— What the exercise asks —
Looking at the records below, count how many lines contain the string "dsat". Give that number alone.

— Records provided —
Background: an optimization exercise with open tools, aiming at small area and a short achievable clock period. Do not read the settings as production practice.
At most, simulation tests tie the RTL to the original design; equivalence was not proved.
No activity file was given, so power comes from the tool's default toggle rates.

==> 05-27 <==
==> flow/design.v <==
module xgmii_crossbar_n #(
  parameter int NUM_PORTS = 4,
  parameter int CNT_W     = 16,
  localparam int IDX_W    = (NUM_PORTS > 2) ? $clog2(NUM_PORTS) : 1
) (
  input  logic                         clk,
  input  logic                         reset,
  input  logic [8*NUM_PORTS-1:0]       eth_in_xgmii_ctrl,
  input  logic [64*NUM_PORTS-1:0]      eth_in_xgmii_data,
  input  logic [IDX_W*NUM_PORTS-1:0]   route_map,
  output logic [8*NUM_PORTS-1:0]       eth_out_xgmii_ctrl,
  output logic [64*NUM_PORTS-1:0]      eth_out_xgmii_data,
  output logic [CNT_W*NUM_PORTS-1:0]   drop_cnt,
  output logic [CNT_W*NUM_PORTS-1:0]   err_cnt,
  output logic [NUM_PORTS-1:0]         fwd_state
);
  localparam int NP  = NUM_PORTS;
  localparam int CW  = IDX_W + 1;    
  logic [NP-1:0] sof, eof;
  for (genvar i = 0; i < NP; i++) begin : g_delim
    logic [7:0] fd;
    for (genvar k = 0; k < 8; k++) begin : g_lane
      assign fd[k] = eth_in_xgmii_ctrl[8*i+k] && (eth_in_xgmii_data[64*i+8*k +: 8] == 8'hFD);
    end
    assign sof[i] = eth_in_xgmii_ctrl[8*i] && (eth_in_xgmii_data[64*i +: 8] == 8'hFB);
    assign eof[i] = |fd;
  end
  logic [8*NP-1:0]  in_c_q;
  logic [64*NP-1:0] in_d_q;
  always_ff @(posedge clk) begin
    in_c_q <= eth_in_xgmii_ctrl;
    in_d_q <= eth_in_xgmii_data;
  end
  logic [NP-1:0]       fwd_q;             
  logic [NP*NP-1:0]    sel_q;             
  logic [NP-1:0]       idle_q, err_q;     
  logic [NP-1:0]       frc_q;             
  logic [IDX_W*NP-1:0] last_q;            
  logic [NP-1:0] drop_q, drop_d;
  logic [NP-1:0] busy, fresh, granted, lost;
  logic [NP*NP-1:0] gwin;                 
  for (genvar i = 0; i < NP; i++) begin : g_busy
    logic [NP-1:0] hit;
    for (genvar e = 0; e < NP; e++) begin : g_e
      assign hit[e] = fwd_q[e] && sel_q[NP*e+i];
    end
    assign busy[i] = |hit;
  end
  assign fresh = sof & ~drop_q;
  for (genvar e = 0; e < NP; e++) begin : g_egress
    logic [NP-1:0]    req, aim, win, sq;
    logic [IDX_W-1:0] lq, wi;
    logic [NP-1:0]    lhot;
    logic             found, eofw, sofs, eofs, err_inc;
    logic             fwd_d, idle_d, err_d;
    logic [NP-1:0]    sel_d;
    logic [IDX_W-1:0] last_d;
    logic [CNT_W-1:0] dcnt_q, ecnt_q;
    logic [2:0]       dlow;
    logic             dcy, dsat, dtop, dcye, einc;
    logic [CNT_W-1:0] dpre, epre, dpfx, epfx, dcnt_d, ecnt_d;
    assign lq = last_q[IDX_W*e +: IDX_W];
    assign sq = sel_q[NP*e +: NP];
    for (genvar i = 0; i < NP; i++) begin : g_req
      assign aim[i]  = fresh[i] && (route_map[IDX_W*i +: IDX_W] == IDX_W'(e));
      assign req[i]  = aim[i] && !busy[i];
      assign lhot[i] = (lq == IDX_W'(i));
    end
    for (genvar i = 0; i < NP; i++) begin : g_rr
      logic [NP-1:0] ok;
      for (genvar l = 0; l < NP; l++) begin : g_l
        logic [NP-1:0] blk;
        for (genvar j = 0; j < NP; j++) begin : g_j
          localparam int DJ = (j - l + NP) % NP;
          localparam int DI = (i - l + NP) % NP;
          localparam int DIW = (DI == 0) ? NP : DI;
          if (DJ > 0 && DJ < DIW) begin : g_b
            assign blk[j] = req[j];
          end else begin : g_n
            assign blk[j] = 1'b0;
          end
        end
        assign ok[l] = lhot[l] && !(|blk);
      end
      assign win[i] = req[i] && (|ok);
    end
    assign found = |req;
    assign eofw  = |(win & eof);
    assign sofs  = |(sq & sof);
    assign eofs  = |(sq & eof);
    always_comb begin
      wi = '0;
      for (int i = 0; i < NP; i++) if (win[i]) wi = wi | IDX_W'(i);
    end
    always_comb begin
      if (!fwd_q[e]) begin
        sel_d   = win;
        idle_d  = !found;
        err_d   = 1'b0;
        fwd_d   = found && !eofw;
        last_d  = found ? wi : lq;
        err_inc = 1'b0;
      end else begin
        sel_d   = sofs ? '0 : sq;
        idle_d  = 1'b0;
        err_d   = sofs;
        fwd_d   = !sofs && !eofs;
        last_d  = lq;
        err_inc = sofs;
      end
    end
    assign gwin[NP*e +: NP] = fwd_q[e] ? '0 : win;
    logic [NP+1:0] age;         
    logic [NP:0]   nge;         
    logic          g;
    logic [3:0]    chot;        
    logic [1:0]    m;           
    assign age = thresholds(aim);
    assign g = found && !fwd_q[e];
    always_comb begin
      for (int k = 0; k <= NP; k++) nge[k] = g ? age[k+1] : age[k];
    end
    assign m = count_mod4(nge);
    for (genvar v = 0; v < 4; v++) begin : g_chot
      assign chot[v] = (dcnt_q[1:0] == 2'(v));
    end
    assign dcy = (chot[0] && nge[4]) || (chot[1] && nge[3]) ||
                 (chot[2] && nge[2]) || (chot[3] && nge[1]);
    assign dlow[0] = dcnt_q[0] ^ m[0];
    assign dlow[1] = dcnt_q[1] ^ m[1] ^ (dcnt_q[0] & m[0]);
    assign dlow[2] = dcy;
    assign dpre = {dpfx[CNT_W-4:0], 3'b100};
    assign dpfx = prefix_and({2'b00, dcnt_q[CNT_W-1:2]});
    assign dtop = dpre[CNT_W-1] && dcnt_q[CNT_W-1];
    assign dsat = dcy && dtop;
    assign dcye = dcy && !dtop;
    always_comb begin
      dcnt_d[1:0] = dsat ? 2'b11 : dlow[1:0];
      for (int j = 2; j < CNT_W; j++) dcnt_d[j] = dcnt_q[j] ^ (dcye & dpre[j]);
    end
    assign epre = {epfx[CNT_W-2:0], 1'b1};
    assign epfx = prefix_and(ecnt_q);
    assign einc = err_inc && !(epre[CNT_W-1] && ecnt_q[CNT_W-1]);
    always_comb begin
      for (int j = 0; j < CNT_W; j++) ecnt_d[j] = ecnt_q[j] ^ (einc & epre[j]);
    end
    always_ff @(posedge clk or negedge reset) begin
      if (!reset) begin
        fwd_q[e]                 <= 1'b0;
        sel_q[NP*e +: NP]        <= '0;
        idle_q[e]                <= 1'b1;
        err_q[e]                 <= 1'b0;
        frc_q[e]                 <= 1'b1;
        last_q[IDX_W*e +: IDX_W] <= IDX_W'(NP - 1);
        dcnt_q <= '0;
        ecnt_q <= '0;
      end else begin
        fwd_q[e]                 <= fwd_d;
        sel_q[NP*e +: NP]        <= sel_d;
        idle_q[e]                <= idle_d;
        err_q[e]                 <= err_d;
        frc_q[e]                 <= idle_d || err_d;
        last_q[IDX_W*e +: IDX_W] <= last_d;
        dcnt_q <= dcnt_d;
        ecnt_q <= ecnt_d;
      end
    end
    for (genvar b = 0; b < 8; b++) begin : g_oc
      logic [NP-1:0] t;
      for (genvar i = 0; i < NP; i++) begin : g_i
        assign t[i] = sq[i] && in_c_q[8*i+b];
      end
      assign eth_out_xgmii_ctrl[8*e+b] = (|t) || frc_q[e];
    end
    for (genvar b = 0; b < 64; b++) begin : g_od
      logic [NP-1:0] t;
      for (genvar i = 0; i < NP; i++) begin : g_i
        assign t[i] = sq[i] && in_d_q[64*i+b];
      end
      if ((b % 8) == 0) begin : g_f0
        assign eth_out_xgmii_data[64*e+b] = (|t) || idle_q[e];
      end else if ((b % 8) < 3) begin : g_f12
        assign eth_out_xgmii_data[64*e+b] = (|t) || frc_q[e];
      end else begin : g_f37
        assign eth_out_xgmii_data[64*e+b] = (|t) || err_q[e];
      end
    end
    assign drop_cnt[CNT_W*e +: CNT_W] = dcnt_q;
    assign err_cnt[CNT_W*e +: CNT_W]  = ecnt_q;
    assign fwd_state[e] = fwd_q[e];
  end
  for (genvar i = 0; i < NP; i++) begin : g_grant
    logic [NP-1:0] hit;
    for (genvar e = 0; e < NP; e++) begin : g_e
      assign hit[e] = gwin[NP*e+i];
    end
    assign granted[i] = |hit;
  end
  assign lost   = fresh & ~granted;
  assign drop_d = (drop_q | lost) & ~eof;
  always_ff @(posedge clk or negedge reset) begin
    if (!reset) drop_q <= '0;
    else        drop_q <= drop_d;
  end
  function automatic logic [NP+1:0] thresholds(input logic [NP-1:0] x);
    logic [NP+1:0] a;
    a = '0;
    a[0] = 1'b1;
    for (int i = 0; i < NP; i++)
      for (int k = NP; k >= 1; k--) a[k] = a[k] | (a[k-1] & x[i]);
    thresholds = a;
  endfunction
  function automatic logic [1:0] count_mod4(input logic [NP:0] t);
    logic [1:0] r;
    r = 2'b00;
    for (int k = 1; k <= NP; k++)
      if (t[k] && !(k < NP && t[k+1])) r = 2'(k);
    count_mod4 = r;
  endfunction
  function automatic logic [CNT_W-1:0] prefix_and(input logic [CNT_W-1:0] x);
    logic [CNT_W-1:0] r;
    r[0] = x[0];
    for (int j = 1; j < CNT_W; j++) r[j] = r[j-1] & x[j];
    prefix_and = r;
  endfunction
endmodule
From an optimization exercise on the open Yosys and OpenROAD flow, aimed at small area, a short achievable clock period and few clock cycles per item; shortcuts taken in it are not production practice.
Only simulation tests tie the RTL to the original design; equivalence was not proved.

Setup of the reference run:
Design joint_angle_cosine, start of the top module:
module joint_angle_cosine (
    input  logic                         i_clk,
    input  logic                         i_rst_n,
    input  logic                         i_pt_valid,
    output logic                         o_pt_ready,
    input  logic signed [COORD_BITS-1:0] i_end1_x,
    input  logic signed [COORD_BITS-1:0] i_end1_y,
    input  logic signed [COORD_BITS-1:0] i_end1_z,
    input  logic signed [COORD_BITS-1:0] i_vertex_x,
    input  logic signed [COORD_BITS-1:0] i_vertex_y,
    input  logic signed [COORD_BITS-1:0] i_vertex_z,
    input  logic signed [COORD_BITS-1:0] i_end2_x,
    input  logic signed [COORD_BITS-1:0] i_end2_y,
    input  logic signed [COORD_BITS-1:0] i_end2_z,
    output logic                         o_cos_valid,
    input  logic                         i_cos_ready,
    output logic signed [COS_BITS-1:0]   o_cos_cosine_q14,
    output logic                         o_cos_degenerate
);
    localparam int LAT = 30;
    localparam int CAP = 32;
    localparam int FD  = 31;
    logic            w_acc, w_take, w_ofree;
    logic [LAT-1:0]  r_vld;
    logic [5:0]       r_cnt;
    logic            r_rdy;
    logic            r_ov;
    logic [16:0]     r_od;
    logic [16:0]     r_mem [0:FD-1];
    logic [4:0]       r_wp, r_rp;
    logic [5:0]       r_fn;
    logic            w_pv;
    logic [16:0]     w_pd;
    logic            w_fne, w_push, w_pop;
    assign o_pt_ready = r_rdy;
    assign w_acc   = i_pt_valid & r_rdy;
    assign w_take  = r_ov & i_cos_ready;
    assign w_ofree = ~r_ov | i_cos_ready;
    assign w_pv    = r_vld[LAT-1];
    assign w_fne   = (r_fn != '0);
    assign w_pop   = w_ofree & w_fne;
    assign w_push  = w_pv & (w_fne | ~w_ofree);
    always_ff @(posedge i_clk) begin
        if (!i_rst_n) begin
            r_vld <= '0;
            r_cnt <= '0;
            r_rdy <= 1'b1;
            r_ov  <= 1'b0;
            r_wp  <= '0;
            r_rp  <= '0;
            r_fn  <= '0;
        end else begin
            r_vld <= {r_vld[LAT-2:0], w_acc};
            r_cnt <= r_cnt + {5'd0, w_acc} - {5'd0, w_take};
            r_rdy <= (r_cnt + {5'd0, w_acc} - {5'd0, w_take}) < CAP;
            if (w_ofree) r_ov <= w_fne | w_pv;
            if (w_push) r_wp <= (r_wp == FD - 1) ? '0 : r_wp + 1'b1;
            if (w_pop)  r_rp <= (r_rp == FD - 1) ? '0 : r_rp + 1'b1;
  ...
Size in the first run: roughly 17000 cells after synthesis, ~3700 flip-flops, roughly 170 I/O pins, ~200000 sq um of cells after synthesis.
clock: 7.0 ns
lec_check: 0
cap_margin: 20
core_margin: 2
core_utilization: 55
cts_buf_list: sky130_fd_sc_hd__clkbuf_16
cts_cluster_diameter: 130
cts_cluster_size: 26
setup_slack_margin: 3.6
slew_margin: 20
synth_hierarchical: 1
run.sh (not shown) runs the stock make flow with config.mk's settings and CLKGATE_MAP_FILE= SYNTH_SCRIPT=/design/flow/synth_recipe.tcl, a recipe that flattens the netlist after the stock synthesis.
The reference run has completed all stages; timing, DRC and antenna checks passed.
Testbench counts of the reference run, summed over its fixed seeds: cycles 4,124, items 4,000.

— Solution below —
3